**Problem details**
Among the entries below, find the lines with the word "cells" and copy them.

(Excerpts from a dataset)
──────

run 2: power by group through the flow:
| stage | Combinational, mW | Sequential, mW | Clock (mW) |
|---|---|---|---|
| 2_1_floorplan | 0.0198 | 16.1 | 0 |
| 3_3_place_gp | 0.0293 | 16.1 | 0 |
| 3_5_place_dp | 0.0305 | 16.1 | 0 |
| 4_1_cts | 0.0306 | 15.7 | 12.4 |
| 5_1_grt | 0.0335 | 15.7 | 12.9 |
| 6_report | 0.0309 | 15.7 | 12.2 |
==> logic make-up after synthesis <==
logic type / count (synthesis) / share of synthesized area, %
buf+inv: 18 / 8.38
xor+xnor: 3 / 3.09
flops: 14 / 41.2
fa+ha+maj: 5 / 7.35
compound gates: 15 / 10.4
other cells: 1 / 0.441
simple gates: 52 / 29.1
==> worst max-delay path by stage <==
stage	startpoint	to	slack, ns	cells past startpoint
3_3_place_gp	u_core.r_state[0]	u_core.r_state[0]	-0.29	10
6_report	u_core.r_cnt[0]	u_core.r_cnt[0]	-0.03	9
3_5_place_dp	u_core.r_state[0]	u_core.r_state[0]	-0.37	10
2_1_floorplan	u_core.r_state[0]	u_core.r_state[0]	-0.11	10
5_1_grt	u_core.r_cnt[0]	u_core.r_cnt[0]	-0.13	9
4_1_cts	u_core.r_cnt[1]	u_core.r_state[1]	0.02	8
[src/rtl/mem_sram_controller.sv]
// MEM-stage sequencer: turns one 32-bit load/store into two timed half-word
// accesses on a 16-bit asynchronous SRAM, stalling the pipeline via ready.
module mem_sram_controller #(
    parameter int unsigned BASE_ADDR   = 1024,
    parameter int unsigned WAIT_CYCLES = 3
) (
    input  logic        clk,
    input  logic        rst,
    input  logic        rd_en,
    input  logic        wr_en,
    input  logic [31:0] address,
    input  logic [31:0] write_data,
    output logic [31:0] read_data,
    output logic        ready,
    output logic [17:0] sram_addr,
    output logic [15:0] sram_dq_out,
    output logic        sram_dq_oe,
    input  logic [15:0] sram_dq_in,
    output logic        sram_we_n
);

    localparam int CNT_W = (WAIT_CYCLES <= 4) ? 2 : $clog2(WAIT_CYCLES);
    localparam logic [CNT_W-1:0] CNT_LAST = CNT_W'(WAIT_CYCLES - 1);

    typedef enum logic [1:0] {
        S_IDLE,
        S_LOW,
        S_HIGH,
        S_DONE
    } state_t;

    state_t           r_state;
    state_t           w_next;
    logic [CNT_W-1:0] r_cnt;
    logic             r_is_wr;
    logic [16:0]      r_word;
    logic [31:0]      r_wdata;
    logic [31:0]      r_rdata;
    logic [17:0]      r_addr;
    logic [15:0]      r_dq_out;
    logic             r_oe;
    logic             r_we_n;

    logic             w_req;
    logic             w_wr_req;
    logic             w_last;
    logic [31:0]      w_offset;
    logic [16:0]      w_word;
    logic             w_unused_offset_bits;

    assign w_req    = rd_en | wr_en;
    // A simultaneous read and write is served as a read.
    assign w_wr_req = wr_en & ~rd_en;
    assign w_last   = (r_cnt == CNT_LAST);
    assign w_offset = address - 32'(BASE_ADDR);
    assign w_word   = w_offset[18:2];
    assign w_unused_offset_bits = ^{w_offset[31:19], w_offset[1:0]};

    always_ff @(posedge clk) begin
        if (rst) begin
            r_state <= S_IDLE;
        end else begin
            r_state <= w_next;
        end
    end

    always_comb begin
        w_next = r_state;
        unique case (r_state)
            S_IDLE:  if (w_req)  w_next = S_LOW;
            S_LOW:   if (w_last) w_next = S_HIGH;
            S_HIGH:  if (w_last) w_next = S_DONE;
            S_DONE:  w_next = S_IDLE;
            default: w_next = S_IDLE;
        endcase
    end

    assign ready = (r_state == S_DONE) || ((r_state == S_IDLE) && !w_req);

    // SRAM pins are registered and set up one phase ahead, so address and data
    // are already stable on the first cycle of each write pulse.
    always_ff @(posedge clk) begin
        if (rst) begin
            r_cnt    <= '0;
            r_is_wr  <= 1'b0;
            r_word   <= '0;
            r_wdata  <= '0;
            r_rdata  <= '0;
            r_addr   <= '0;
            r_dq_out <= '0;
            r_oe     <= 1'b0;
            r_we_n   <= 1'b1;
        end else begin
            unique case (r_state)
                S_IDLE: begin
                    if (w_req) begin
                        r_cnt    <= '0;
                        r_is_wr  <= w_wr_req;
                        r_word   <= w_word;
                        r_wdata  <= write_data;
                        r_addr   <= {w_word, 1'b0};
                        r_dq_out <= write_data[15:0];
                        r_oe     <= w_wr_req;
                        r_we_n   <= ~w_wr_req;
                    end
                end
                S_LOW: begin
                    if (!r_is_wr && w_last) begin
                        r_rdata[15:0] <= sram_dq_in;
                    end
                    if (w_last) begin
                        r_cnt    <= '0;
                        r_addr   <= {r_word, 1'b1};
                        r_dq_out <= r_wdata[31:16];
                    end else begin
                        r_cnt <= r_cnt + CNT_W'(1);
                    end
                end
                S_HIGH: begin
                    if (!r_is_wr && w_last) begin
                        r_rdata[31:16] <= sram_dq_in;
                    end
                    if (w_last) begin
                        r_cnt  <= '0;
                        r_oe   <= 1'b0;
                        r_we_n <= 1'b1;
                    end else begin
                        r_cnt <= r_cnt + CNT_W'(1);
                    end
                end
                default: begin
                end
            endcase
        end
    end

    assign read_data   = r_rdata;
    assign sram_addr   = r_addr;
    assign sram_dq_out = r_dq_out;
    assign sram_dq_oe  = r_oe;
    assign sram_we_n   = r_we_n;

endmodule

──────

**The answer**
other cells: 1 / 0.441
stage	startpoint	to	slack, ns	cells past startpoint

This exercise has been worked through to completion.